Günümüzde tüm canlıların en temel gereksinimi olan su, piyasalaştırmanın tehdidi altındadır. Temiz ve içilebilir suya erişim tüm canlıların hakkıdır. Bu haktan kesinlikle vazgeçilemez. Su kaynakları ve kullanımı kamuya ait olmalı, insanca yaşam için gerekli ve yeterli temiz su tüketiciye ücretsiz olarak ulaştırılmalıdır.
Bu nedenle tüm su havzalarımız koruma altına alınıp çevresindeki işgallere son verilmelidir.
Su; Munzur’da, Karadeniz’de, Hasankeyf’te, Zilan’da, Zap’ta, Botan’da, Antalya’da ve dünyanın her yerinde bugüne kadar beslediği toprakların ve insanların umudu, ekmeği olmuş, bugün ise büyük ve küçük baraj inşaatları ve HES projeleri ile tehdit edilmekte ve yok edilmektedir.
Dünyada ve ülkede hızlı sanayileşmenin etkileriyle oluşan kirlilik, bundan kaynaklı küresel iklim değişikliği ve bununla birlikte yaşadığımız kuraklık, suyun önemini her geçen gün daha da arttırıyor. Su sorunu dünya genelinde her geçen gün büyüyor ve baş edilebilecek bir sorun olmaktan çıkıp kriz haline dönüşüyor, tüm canlı yaşamını tehdit eder hale geliyor.

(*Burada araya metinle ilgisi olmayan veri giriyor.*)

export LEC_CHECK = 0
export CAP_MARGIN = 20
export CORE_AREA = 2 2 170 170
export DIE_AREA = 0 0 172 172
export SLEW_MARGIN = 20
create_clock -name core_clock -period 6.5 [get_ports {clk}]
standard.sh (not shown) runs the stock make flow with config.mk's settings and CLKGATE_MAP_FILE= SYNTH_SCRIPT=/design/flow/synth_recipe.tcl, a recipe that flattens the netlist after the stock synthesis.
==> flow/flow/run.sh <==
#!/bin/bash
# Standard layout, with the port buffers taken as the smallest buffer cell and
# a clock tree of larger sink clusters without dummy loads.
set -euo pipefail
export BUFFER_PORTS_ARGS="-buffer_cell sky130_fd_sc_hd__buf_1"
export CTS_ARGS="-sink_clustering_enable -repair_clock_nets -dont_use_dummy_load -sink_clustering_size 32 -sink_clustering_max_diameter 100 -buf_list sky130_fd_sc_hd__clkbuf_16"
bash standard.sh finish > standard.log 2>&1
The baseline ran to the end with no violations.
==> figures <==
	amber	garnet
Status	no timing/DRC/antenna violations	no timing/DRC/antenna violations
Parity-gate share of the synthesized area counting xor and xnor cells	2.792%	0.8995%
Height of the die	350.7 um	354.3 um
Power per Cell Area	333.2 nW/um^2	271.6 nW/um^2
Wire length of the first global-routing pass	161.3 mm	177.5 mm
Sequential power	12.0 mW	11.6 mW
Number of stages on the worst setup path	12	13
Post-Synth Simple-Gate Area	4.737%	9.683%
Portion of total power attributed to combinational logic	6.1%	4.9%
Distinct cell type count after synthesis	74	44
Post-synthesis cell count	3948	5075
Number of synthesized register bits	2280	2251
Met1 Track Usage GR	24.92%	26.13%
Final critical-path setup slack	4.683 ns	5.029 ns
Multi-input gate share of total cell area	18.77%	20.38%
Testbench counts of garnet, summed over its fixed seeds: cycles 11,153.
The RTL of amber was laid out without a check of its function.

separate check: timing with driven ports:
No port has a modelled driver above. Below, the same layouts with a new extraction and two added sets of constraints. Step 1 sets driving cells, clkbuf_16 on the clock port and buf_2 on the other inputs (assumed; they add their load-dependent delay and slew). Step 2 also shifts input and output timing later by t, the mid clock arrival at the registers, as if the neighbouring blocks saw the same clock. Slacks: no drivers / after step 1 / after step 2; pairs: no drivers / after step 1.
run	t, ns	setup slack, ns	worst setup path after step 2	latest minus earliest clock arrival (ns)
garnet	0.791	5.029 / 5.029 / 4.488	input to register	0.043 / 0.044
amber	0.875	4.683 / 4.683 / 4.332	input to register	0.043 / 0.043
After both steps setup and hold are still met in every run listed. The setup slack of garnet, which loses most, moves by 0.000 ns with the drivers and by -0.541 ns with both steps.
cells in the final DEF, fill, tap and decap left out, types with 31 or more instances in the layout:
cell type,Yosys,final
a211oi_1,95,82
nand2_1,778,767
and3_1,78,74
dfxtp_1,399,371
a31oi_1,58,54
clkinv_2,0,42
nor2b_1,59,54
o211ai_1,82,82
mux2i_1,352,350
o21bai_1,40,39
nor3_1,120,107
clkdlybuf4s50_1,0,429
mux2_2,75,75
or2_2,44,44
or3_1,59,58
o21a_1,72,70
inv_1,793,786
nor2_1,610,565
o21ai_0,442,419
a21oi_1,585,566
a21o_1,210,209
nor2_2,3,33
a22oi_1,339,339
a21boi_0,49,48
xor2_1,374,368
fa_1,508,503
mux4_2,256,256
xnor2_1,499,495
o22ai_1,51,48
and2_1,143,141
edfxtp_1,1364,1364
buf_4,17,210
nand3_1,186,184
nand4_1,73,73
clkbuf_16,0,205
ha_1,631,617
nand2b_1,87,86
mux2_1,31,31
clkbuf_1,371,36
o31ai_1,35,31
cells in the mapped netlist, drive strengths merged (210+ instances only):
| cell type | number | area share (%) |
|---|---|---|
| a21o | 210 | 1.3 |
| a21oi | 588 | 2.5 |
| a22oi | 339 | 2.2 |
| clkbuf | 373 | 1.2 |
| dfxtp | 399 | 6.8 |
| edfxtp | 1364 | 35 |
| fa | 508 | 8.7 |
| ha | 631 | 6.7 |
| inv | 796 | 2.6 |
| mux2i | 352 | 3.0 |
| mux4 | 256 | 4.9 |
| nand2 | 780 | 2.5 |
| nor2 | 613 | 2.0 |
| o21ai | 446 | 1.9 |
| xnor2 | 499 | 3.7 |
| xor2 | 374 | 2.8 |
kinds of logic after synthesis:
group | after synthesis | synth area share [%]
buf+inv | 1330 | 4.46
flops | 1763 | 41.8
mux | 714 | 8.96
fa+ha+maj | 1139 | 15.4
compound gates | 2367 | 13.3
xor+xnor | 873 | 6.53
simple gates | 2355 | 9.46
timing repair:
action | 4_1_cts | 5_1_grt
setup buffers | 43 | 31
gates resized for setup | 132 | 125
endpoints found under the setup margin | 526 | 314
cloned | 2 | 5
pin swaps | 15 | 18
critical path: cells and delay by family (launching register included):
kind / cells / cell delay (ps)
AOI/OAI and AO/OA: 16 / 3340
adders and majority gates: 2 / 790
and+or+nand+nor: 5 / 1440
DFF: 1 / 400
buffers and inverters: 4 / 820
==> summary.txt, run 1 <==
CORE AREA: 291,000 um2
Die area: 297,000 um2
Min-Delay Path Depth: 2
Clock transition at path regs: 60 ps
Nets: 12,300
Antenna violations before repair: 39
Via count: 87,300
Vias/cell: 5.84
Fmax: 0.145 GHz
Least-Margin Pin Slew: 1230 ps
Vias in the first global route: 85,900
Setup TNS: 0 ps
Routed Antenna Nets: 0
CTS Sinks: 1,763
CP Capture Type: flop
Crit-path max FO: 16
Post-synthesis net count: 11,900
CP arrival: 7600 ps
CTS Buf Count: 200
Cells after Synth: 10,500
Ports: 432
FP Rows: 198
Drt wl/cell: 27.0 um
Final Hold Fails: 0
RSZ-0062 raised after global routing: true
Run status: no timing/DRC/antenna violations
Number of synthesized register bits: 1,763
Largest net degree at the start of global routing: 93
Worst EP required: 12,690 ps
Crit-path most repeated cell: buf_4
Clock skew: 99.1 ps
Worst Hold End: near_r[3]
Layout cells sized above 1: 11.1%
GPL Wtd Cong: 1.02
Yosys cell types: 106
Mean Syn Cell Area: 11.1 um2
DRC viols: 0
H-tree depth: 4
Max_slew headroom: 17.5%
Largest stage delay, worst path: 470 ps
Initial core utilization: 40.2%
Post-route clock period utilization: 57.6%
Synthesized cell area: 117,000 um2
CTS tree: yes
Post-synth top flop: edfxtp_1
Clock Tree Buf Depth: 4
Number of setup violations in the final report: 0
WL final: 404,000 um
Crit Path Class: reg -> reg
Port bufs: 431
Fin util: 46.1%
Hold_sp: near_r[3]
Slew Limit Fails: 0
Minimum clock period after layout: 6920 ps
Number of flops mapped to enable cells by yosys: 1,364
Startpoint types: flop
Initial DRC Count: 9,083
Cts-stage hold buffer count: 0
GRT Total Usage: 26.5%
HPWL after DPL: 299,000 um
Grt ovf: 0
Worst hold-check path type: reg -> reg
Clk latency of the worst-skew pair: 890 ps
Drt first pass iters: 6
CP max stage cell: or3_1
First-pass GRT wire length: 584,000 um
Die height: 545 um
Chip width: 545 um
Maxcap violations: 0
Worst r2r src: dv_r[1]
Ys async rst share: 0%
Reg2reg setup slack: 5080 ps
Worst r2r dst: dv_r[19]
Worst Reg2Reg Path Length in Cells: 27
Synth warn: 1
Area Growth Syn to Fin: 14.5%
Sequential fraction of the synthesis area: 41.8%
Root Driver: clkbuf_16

Ekolojistler olarak, bütün bu yaşamsal ve ekolojik nedenlerle, suyun metalaştırılması girişimlerine karşı tüm doğa koruma örgütlerini ve sorumluluk sahibi her kesi birlikte mücadeleye çağırıyoruz.
Dünyada olduğu gibi Türkiye ve Van’da da nüfusun artışı, iklim değişikliği ve kirlilik gibi sorunlar su kaynakları üzerindeki baskıyı artırmaya devam ediyor. Yeraltı su kaynaklarının bilinçsizce tüketilmesi ve suyun kalitesinin bozulması konuları da ciddi bir şekilde gündeme gelirken suların korunması içinde çağrılar sürüyor. Bu kış yoğun yağış alınmaması Van’daki içme suyu, baraj, göl seviyeleri kritik sınırın altına düşerken su konusunda azalma yaşanıyor. İsraf çok ciddi boyutlarda.
Kentimiz, bölgemiz ve ülkemiz en büyük kuraklık sürecini yaşarken son 5 yılda yaşanan en büyük payı kentimiz aldı. İklim değişikliği gibi sebeplerle su en büyük sorunlardan biri haline gelirken su kaynakları tükenmeye devam ediyor. Geçen bir kaç yıllık zaman dilimi içerisinde kuraklık Van’ı ciddi manada etkilerken Van su fakiri kentlerin başında gelmeye başladı. Bir dönemler 50 yıla yeteceği planlanan su stokları ciddi manada düşerken kentin ileriki süreçte ciddi bir su sıkıntısı yaşayacağı ile ilgili açıklamalar son iki yılın en önemli gündemi oldu. Öte yandan kentteki birçok göl kururken Van gölü tarihinin en büyük çekilmesini yaşıyor. Bu olumsuzluklar ortadayken, kentte yanlış su kullanımı, vahşi tarımsal sulama ve yeraltı sularının yanlış kullanımı gibi etkenler nedeniyle su israf edilmekte, bundan dolayı da kenti ciddi tehlikeler beklemektedir.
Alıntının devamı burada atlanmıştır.